As many of you know, I have been 'out of action' for a couple of months now. Getting from fit to fat was such an easy slide and before I knew it, my pants were getting an inch or two tighter. I did not over eat (denial) but I guess I was burning less calories as I used to.
My fitness schedule was a wreck. I have to send the kids to school and by the time I reach home it'll be 7:30 and I have to cook for lunch or get breakfast for Darma. As I reflect on this issue, I realized I was making up excuses and that it is actually possible for me to still run in the morning if only I had better managed my time.
Anyway. What I wanted to share with you is my biathlon race yesterday. To call it challenging is really an understatement. I wouldn't want to make it into a drama but I actually wanted to give up the swim.
I had regular open water swim every week with a group of friends at East Coast beach. We would do a 2km swim and then a short run of 8-10km afterwards. Sometimes just 5km but it's still a run. To be honest, that is my only training for the week. I did that for about 5-6 weeks prior to this biathlon. But nothing is about speed. I am only scraping by with minimum training.

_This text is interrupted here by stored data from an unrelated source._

$ cat config.mk
export PLATFORM = sky130hd
export DESIGN_NAME = instr_trace_buffer
export DESIGN_NICKNAME = d
export VERILOG_FILES = /design/src/rtl/instr_trace_buffer_pkg.sv /design/src/rtl/trace_fifo.sv /design/src/rtl/instr_trace_buffer.sv
export SDC_FILE = /design/constraint.sdc
export NUM_CORES = 1
export LEC_CHECK = 0
export CORE_AREA = 3 3 423 425
export DETAILED_ROUTE_END_ITERATION = 10
export DIE_AREA = 0 0 426 428
export GPL_TIMING_DRIVEN = 0
export PLACE_DENSITY_LB_ADDON = 0.15
export RECOVER_POWER = 100
export SLEW_MARGIN = 0
export SYNTH_ARGS = -nofsm -noshare
export SYNTH_HDL_FRONTEND = slang
export SYNTH_SLANG_ARGS = --single-unit
$ cat constraint.sdc
create_clock -name clk_in -period 17 [get_ports clk_in]
set_input_delay 2.55 -clock clk_in [delete_from_list [all_inputs] [get_ports clk_in]]
set_output_delay 2.55 -clock clk_in [all_outputs]
set_load 0.01 [all_outputs]
$ cat src/rtl/instr_trace_buffer_pkg.sv
// Shared widths and field layout for commit-trace entries.
// An entry is packed {seq, pc, instr} with instr in the least significant bits.
package trace_pkg;
  localparam int SEQ_W     = 32;
  localparam int PC_W      = 32;
  localparam int INSTR_W   = 32;
  localparam int ENTRY_W   = SEQ_W + PC_W + INSTR_W;
  localparam int INSTR_LSB = 0;
  localparam int PC_LSB    = INSTR_W;
  localparam int SEQ_LSB   = INSTR_W + PC_W;

  function automatic logic [ENTRY_W-1:0] pack_entry(input logic [SEQ_W-1:0] seq,
                                                    input logic [PC_W-1:0] pc,
                                                    input logic [INSTR_W-1:0] instr);
    return {seq, pc, instr};
  endfunction
endpackage

$ cat src/rtl/trace_fifo.sv
// Show-ahead register-array FIFO with synchronous clear.
// The head is read combinationally and reads as zero while empty.
module trace_fifo #(
  parameter int DEPTH   = 16,
  parameter int AW      = 4,
  parameter int ENTRY_W = 96
) (
  input  logic               clk,
  input  logic               rst_n,
  input  logic               clear,
  input  logic               push,
  input  logic               pop,
  input  logic [ENTRY_W-1:0] wdata,
  output logic [ENTRY_W-1:0] rdata,
  output logic [AW:0]        count,
  output logic               full,
  output logic               empty
);
  logic [ENTRY_W-1:0] mem [DEPTH];
  logic [AW-1:0]      wptr, rptr;
  logic               pop_ok, push_ok;

  assign empty   = (count == '0);
  assign full    = (count == (AW+1)'(DEPTH));
  assign pop_ok  = pop & ~empty;
  // a pop in the same cycle frees the slot a full FIFO needs for the push
  assign push_ok = push & (~full | pop_ok);

  always_ff @(posedge clk or negedge rst_n) begin
    if (!rst_n) begin
      wptr  <= '0;
      rptr  <= '0;
      count <= '0;
    end else if (clear) begin
      wptr  <= '0;
      rptr  <= '0;
      count <= '0;
    end else begin
      if (push_ok) wptr <= wptr + 1'b1;
      if (pop_ok)  rptr <= rptr + 1'b1;
      unique case ({push_ok, pop_ok})
        2'b10:   count <= count + 1'b1;
        2'b01:   count <= count - 1'b1;
        default: count <= count;
      endcase
    end
  end

  always_ff @(posedge clk) begin
    if (push_ok && !clear) mem[wptr] <= wdata;
  end

  assign rdata = empty ? '0 : mem[rptr];
endmodule

$ cat src/rtl/instr_trace_buffer.sv
// Commit-trace capture: edge-detects instr_change, tags {pc, ir} with a sequence
// number and queues it for a valid/ready reader; drops are counted when full.
module instr_trace_buffer
  import trace_pkg::*;
#(
  parameter int DEPTH = 16,
  parameter int AW    = 4,
  parameter int OVF_W = 16
) (
  input  logic               clk_in,
  input  logic               reset,
  input  logic               instr_change,
  input  logic [PC_W-1:0]    pc_in,
  input  logic [INSTR_W-1:0] ir_in,
  input  logic               clear,
  input  logic               rd_ready,
  output logic               rd_valid,
  output logic [SEQ_W-1:0]   rd_seq,
  output logic [PC_W-1:0]    rd_pc,
  output logic [INSTR_W-1:0] rd_instr,
  output logic [AW:0]        count,
  output logic               full,
  output logic               empty,
  output logic [OVF_W-1:0]   overflow_cnt
);
  logic               chg_q, commit, pop, push, drop;
  logic [SEQ_W-1:0]   seq;
  logic [ENTRY_W-1:0] head;

  assign commit   = instr_change & ~chg_q;
  assign rd_valid = ~empty;
  assign pop      = rd_valid & rd_ready;
  assign push     = commit & (~full | pop);
  assign drop     = commit & full & ~pop;

  // chg_q keeps tracking through clear so a held level does not re-commit
  always_ff @(posedge clk_in or negedge reset) begin
    if (!reset) chg_q <= 1'b0;
    else        chg_q <= instr_change;
  end

  always_ff @(posedge clk_in or negedge reset) begin
    if (!reset) begin
      seq          <= '0;
      overflow_cnt <= '0;
    end else if (clear) begin
      seq          <= '0;
      overflow_cnt <= '0;
    end else begin
      if (commit) seq <= seq + 1'b1;
      if (drop && overflow_cnt != '1) overflow_cnt <= overflow_cnt + 1'b1;
    end
  end

  trace_fifo #(.DEPTH(DEPTH), .AW(AW), .ENTRY_W(ENTRY_W)) u_fifo (
    .clk   (clk_in),
    .rst_n (reset),
    .clear (clear),
    .push  (push),
    .pop   (pop),
    .wdata (pack_entry(seq, pc_in, ir_in)),
    .rdata (head),
    .count (count),
    .full  (full),
    .empty (empty)
  );

  assign rd_seq   = head[SEQ_LSB   +: SEQ_W];
  assign rd_pc    = head[PC_LSB    +: PC_W];
  assign rd_instr = head[INSTR_LSB +: INSTR_W];
endmodule
--- src/rtl/mux_rr_reg.sv ---
// Registered N-channel selector with valid/ready on every input and the output.
// Fixed mode follows an external select; round-robin mode rotates fairly over valid channels.
module mux_rr_reg #(
    parameter int N_CH = 4,
    parameter int W    = 8,
    localparam int SEL_W = $clog2(N_CH)
) (
    input  logic                clk,
    input  logic                rst_n,
    input  logic                mode,
    input  logic [SEL_W-1:0]    sel,
    input  logic [N_CH*W-1:0]   in_data,
    input  logic [N_CH-1:0]     in_valid,
    output logic [N_CH-1:0]     in_ready,
    output logic [W-1:0]        out_data,
    output logic [SEL_W-1:0]    out_ch,
    output logic                out_valid,
    input  logic                out_ready
);

    logic [SEL_W-1:0] ptr;
    logic [SEL_W-1:0] rr_grant;
    logic [SEL_W-1:0] grant;
    logic             rr_ok;
    logic             fix_ok;
    logic             grant_ok;
    logic             load_en;
    logic [W-1:0]     grant_data;
    int               rr_idx;

    assign load_en = !out_valid || out_ready;

    // An out-of-range sel matches no channel, so it never grants.
    always_comb begin
        fix_ok = 1'b0;
        for (int i = 0; i < N_CH; i++) begin
            if (sel == SEL_W'(i)) begin
                fix_ok = in_valid[i];
            end
        end
    end

    // Search starts just after the last winner and wraps at N_CH, so the
    // last winner is considered only when nobody else is waiting.
    always_comb begin
        rr_ok    = 1'b0;
        rr_grant = '0;
        rr_idx   = 0;
        for (int k = 1; k <= N_CH; k++) begin
            rr_idx = int'(ptr) + k;
            if (rr_idx >= N_CH) begin
                rr_idx = rr_idx - N_CH;
            end
            if (!rr_ok && in_valid[rr_idx]) begin
                rr_ok    = 1'b1;
                rr_grant = SEL_W'(rr_idx);
            end
        end
    end

    assign grant    = mode ? rr_grant : sel;
    assign grant_ok = mode ? rr_ok    : fix_ok;

    always_comb begin
        grant_data = '0;
        for (int i = 0; i < N_CH; i++) begin
            if (grant == SEL_W'(i)) begin
                grant_data = in_data[i*W +: W];
            end
        end
    end

    // Gated by rst_n so no producer sees a handshake while the block is held in reset.
    always_comb begin
        in_ready = '0;
        for (int i = 0; i < N_CH; i++) begin
            in_ready[i] = rst_n && load_en && grant_ok && (grant == SEL_W'(i));
        end
    end

    always_ff @(posedge clk or negedge rst_n) begin
        if (!rst_n) begin
            out_valid <= 1'b0;
            out_data  <= '0;
            out_ch    <= '0;
            ptr       <= SEL_W'(N_CH - 1);
        end else if (load_en) begin
            if (grant_ok) begin
                out_data  <= grant_data;
                out_ch    <= grant;
                out_valid <= 1'b1;
                if (mode) begin
                    ptr <= grant;
                end
            end else begin
                out_valid <= 1'b0;
            end
        end
    end

endmodule
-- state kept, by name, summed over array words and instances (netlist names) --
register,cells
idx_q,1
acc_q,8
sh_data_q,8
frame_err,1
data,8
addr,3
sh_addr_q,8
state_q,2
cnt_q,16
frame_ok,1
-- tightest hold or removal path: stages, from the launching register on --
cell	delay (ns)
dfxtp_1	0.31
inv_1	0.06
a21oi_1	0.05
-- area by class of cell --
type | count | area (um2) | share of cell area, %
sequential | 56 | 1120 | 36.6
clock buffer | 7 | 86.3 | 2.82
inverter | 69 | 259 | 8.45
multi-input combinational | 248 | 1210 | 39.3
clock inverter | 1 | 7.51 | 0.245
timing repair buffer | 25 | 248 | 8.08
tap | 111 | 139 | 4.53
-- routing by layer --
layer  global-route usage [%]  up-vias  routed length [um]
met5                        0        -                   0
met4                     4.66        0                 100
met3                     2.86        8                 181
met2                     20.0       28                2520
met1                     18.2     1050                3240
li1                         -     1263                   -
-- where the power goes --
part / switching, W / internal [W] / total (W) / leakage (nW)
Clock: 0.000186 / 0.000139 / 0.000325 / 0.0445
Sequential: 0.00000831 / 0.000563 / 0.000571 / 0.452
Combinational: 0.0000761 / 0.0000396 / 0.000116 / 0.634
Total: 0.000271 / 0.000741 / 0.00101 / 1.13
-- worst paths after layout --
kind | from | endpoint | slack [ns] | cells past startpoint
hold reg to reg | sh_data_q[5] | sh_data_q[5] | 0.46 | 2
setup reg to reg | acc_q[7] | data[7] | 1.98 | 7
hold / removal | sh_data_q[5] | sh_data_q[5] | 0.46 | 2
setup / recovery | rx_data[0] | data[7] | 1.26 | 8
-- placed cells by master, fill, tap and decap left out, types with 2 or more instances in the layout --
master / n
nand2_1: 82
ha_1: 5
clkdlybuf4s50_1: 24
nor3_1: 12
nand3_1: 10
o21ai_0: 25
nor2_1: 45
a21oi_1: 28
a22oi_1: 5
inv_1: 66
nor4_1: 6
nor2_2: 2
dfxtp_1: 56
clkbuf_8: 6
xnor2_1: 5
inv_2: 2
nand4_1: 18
[config.mk]
export PLATFORM = sky130hd
export DESIGN_NAME = hazard_controller
export DESIGN_NICKNAME = d
export VERILOG_FILES = /design/src/rtl/riscv_pipe_pkg.sv /design/src/rtl/sat_counter.sv /design/src/rtl/hazard_controller.sv
export SDC_FILE = /design/constraint.sdc
export NUM_CORES = 1
export LEC_CHECK = 0
export CAP_MARGIN = 30
export CORE_MARGIN = 2
export CORE_UTILIZATION = 45
export DETAILED_ROUTE_END_ITERATION = 7
export GPL_TIMING_DRIVEN = 0
export MAX_ROUTING_LAYER = met4
export PLACE_DENSITY = 0.76
export RECOVER_POWER = 25
export SYNTH_ARGS = -nofsm -noshare
export SYNTH_HDL_FRONTEND = slang
export SYNTH_HIERARCHICAL = 1
export SYNTH_SLANG_ARGS = --single-unit
[constraint.sdc]
create_clock -name clk -period 2.85 [get_ports clk]
set_clock_uncertainty 0.15 [all_clocks]
set_input_delay 0.57 -clock clk [delete_from_list [all_inputs] [get_ports clk]]
set_output_delay 0.57 -clock clk [all_outputs]
set_load 0.02 [all_outputs]
`config.mk`:
```
export PLATFORM = sky130hd
export DESIGN_NAME = bird_sprite_engine_flat
export DESIGN_NICKNAME = d
export VERILOG_FILES = /design/src/rtl/bird_sprite_engine_if.sv /design/src/rtl/bird_sprite_engine.sv /design/src/flat_wrapper.sv
export SDC_FILE = /design/constraint.sdc
export NUM_CORES = 1
export LEC_CHECK = 0
export BUFFER_PORTS_ARGS = -buffer_cell sky130_fd_sc_hd__buf_2
export CAP_MARGIN = 20
export CORE_UTILIZATION = 52
export DETAILED_ROUTE_END_ITERATION = 16
export PLACE_DENSITY = 0.87
export RECOVER_POWER = 100
export SLEW_MARGIN = 20
export SYNTH_ARGS = -nofsm -noshare
export SYNTH_HDL_FRONTEND = slang
export SYNTH_SLANG_ARGS = --single-unit
```
`constraint.sdc`:
```
create_clock -name clk -period 3.19 [get_ports clk]
set_input_delay 0.1595 -clock clk [delete_from_list [all_inputs] [get_ports clk]]
set_output_delay 0.1595 -clock clk [all_outputs]
set_load 0.01 [all_outputs]
```
$ cat src/rtl/rc4_pkg.sv
// Shared types and helpers for the RC4 encryptor: top-level and swap-sequencer
// state encodings, table/key sizes and key-byte selection.
package rc4_pkg;

    localparam int unsigned S_SIZE    = 256;
    localparam int unsigned KEY_BYTES = 3;

    typedef enum logic [2:0] {
        IDLE,
        INIT,
        KSA_SWAP,
        PRGA_SWAP,
        PRGA_RD_F,
        PRGA_CAP_F,
        PRGA_WR_CT,
        DONE
    } state_t;

    typedef enum logic [2:0] {
        SW_IDLE,
        SW_RD_I,
        SW_CAP_I,
        SW_RD_J,
        SW_CAP_J,
        SW_WR_I,
        SW_WR_J
    } swap_state_t;

    // byte0 is the most significant byte of the 24-bit key
    function automatic logic [7:0] key_byte(input logic [23:0] key, input logic [1:0] idx);
        case (idx)
            2'd0:    return key[23:16];
            2'd1:    return key[15:8];
            default: return key[7:0];
        endcase
    endfunction

    function automatic logic [1:0] next_key_idx(input logic [1:0] idx);
        return (idx == 2'(KEY_BYTES - 1)) ? 2'd0 : idx + 2'd1;
    endfunction

endpackage

$ cat src/rtl/rc4_swap_seq.sv
// Read-i / read-j / write-i / write-j swap sequencer shared by KSA and PRGA.
// Emits next-cycle S-port requests so the top can register the memory port.
module rc4_swap_seq
    import rc4_pkg::*;
(
    input  logic       clk,
    input  logic       reset,
    input  logic       go,
    input  logic       abort,
    input  logic       j_clr,
    input  logic [7:0] i_in,
    input  logic [7:0] inc,
    input  logic [7:0] s_q,
    output logic       ready,
    output logic       req_valid,
    output logic       req_wren,
    output logic       req_rden,
    output logic [7:0] req_addr,
    output logic [7:0] req_data,
    output logic [7:0] si,
    output logic [7:0] sj
);

    swap_state_t st, st_next;
    logic [7:0]  i_q, inc_q, j_q;
    logic        accept;

    always_comb begin
        ready   = (st == SW_WR_J);
        accept  = go && !abort && ((st == SW_IDLE) || (st == SW_WR_J));
        st_next = st;
        case (st)
            SW_IDLE:  st_next = accept ? SW_RD_I : SW_IDLE;
            SW_RD_I:  st_next = SW_CAP_I;
            SW_CAP_I: st_next = SW_RD_J;
            SW_RD_J:  st_next = SW_CAP_J;
            SW_CAP_J: st_next = SW_WR_I;
            SW_WR_I:  st_next = SW_WR_J;
            SW_WR_J:  st_next = accept ? SW_RD_I : SW_IDLE;
            default:  st_next = SW_IDLE;
        endcase
        if (abort) begin
            st_next = SW_IDLE;
        end

        // request describes the port operation of the state being entered
        req_valid = (st_next != SW_IDLE);
        req_wren  = 1'b0;
        req_rden  = 1'b0;
        req_addr  = '0;
        req_data  = '0;
        case (st_next)
            SW_RD_I: begin
                req_addr = i_in;
                req_rden = 1'b1;
            end
            SW_RD_J: begin
                req_addr = j_q + s_q + inc_q;
                req_rden = 1'b1;
            end
            SW_WR_I: begin
                req_addr = i_q;
                req_data = s_q;
                req_wren = 1'b1;
            end
            SW_WR_J: begin
                req_addr = j_q;
                req_data = si;
                req_wren = 1'b1;
            end
            default: ;
        endcase
    end

    always_ff @(posedge clk or posedge reset) begin
        if (reset) begin
            st    <= SW_IDLE;
            i_q   <= '0;
            inc_q <= '0;
            j_q   <= '0;
            si    <= '0;
            sj    <= '0;
        end else begin
            st <= st_next;
            if (accept) begin
                i_q   <= i_in;
                inc_q <= inc;
            end
            if (j_clr) begin
                j_q <= '0;
            end else if (st == SW_CAP_I) begin
                j_q <= j_q + s_q + inc_q;
            end
            if (st == SW_CAP_I) begin
                si <= s_q;
            end
            if (st == SW_CAP_J) begin
                sj <= s_q;
            end
        end
    end

endmodule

I reached the race site just in time. No warm ups not even to test water, barely seconds in the swim pen, the first wave was flagged off. I don't have much time to think. I was at the back of pack which was almost a mistake. These were the breast strokers and they are mean with their kicks.
I was almost drowning with the splashing of arms and the kickings and the jostlings and all the mayhem you can expect in a race. Then I made another grave mistake. I stopped swimming. In the middle where everyone was swimming. Big mistake. I was pushed and kicked and jostled again and at that moment I really wanted to just give up. I don't see the point of continuing. 100 meters and I had become a crybaby!
Anyway I continued swimming and tried to get to an empty 'lane' but it's still crowded and I was pushed out of the lane. I was swimming outside the buoy. Me and a handful of others were actually swimming outside the lane. I was thinking maybe I will be disqualified.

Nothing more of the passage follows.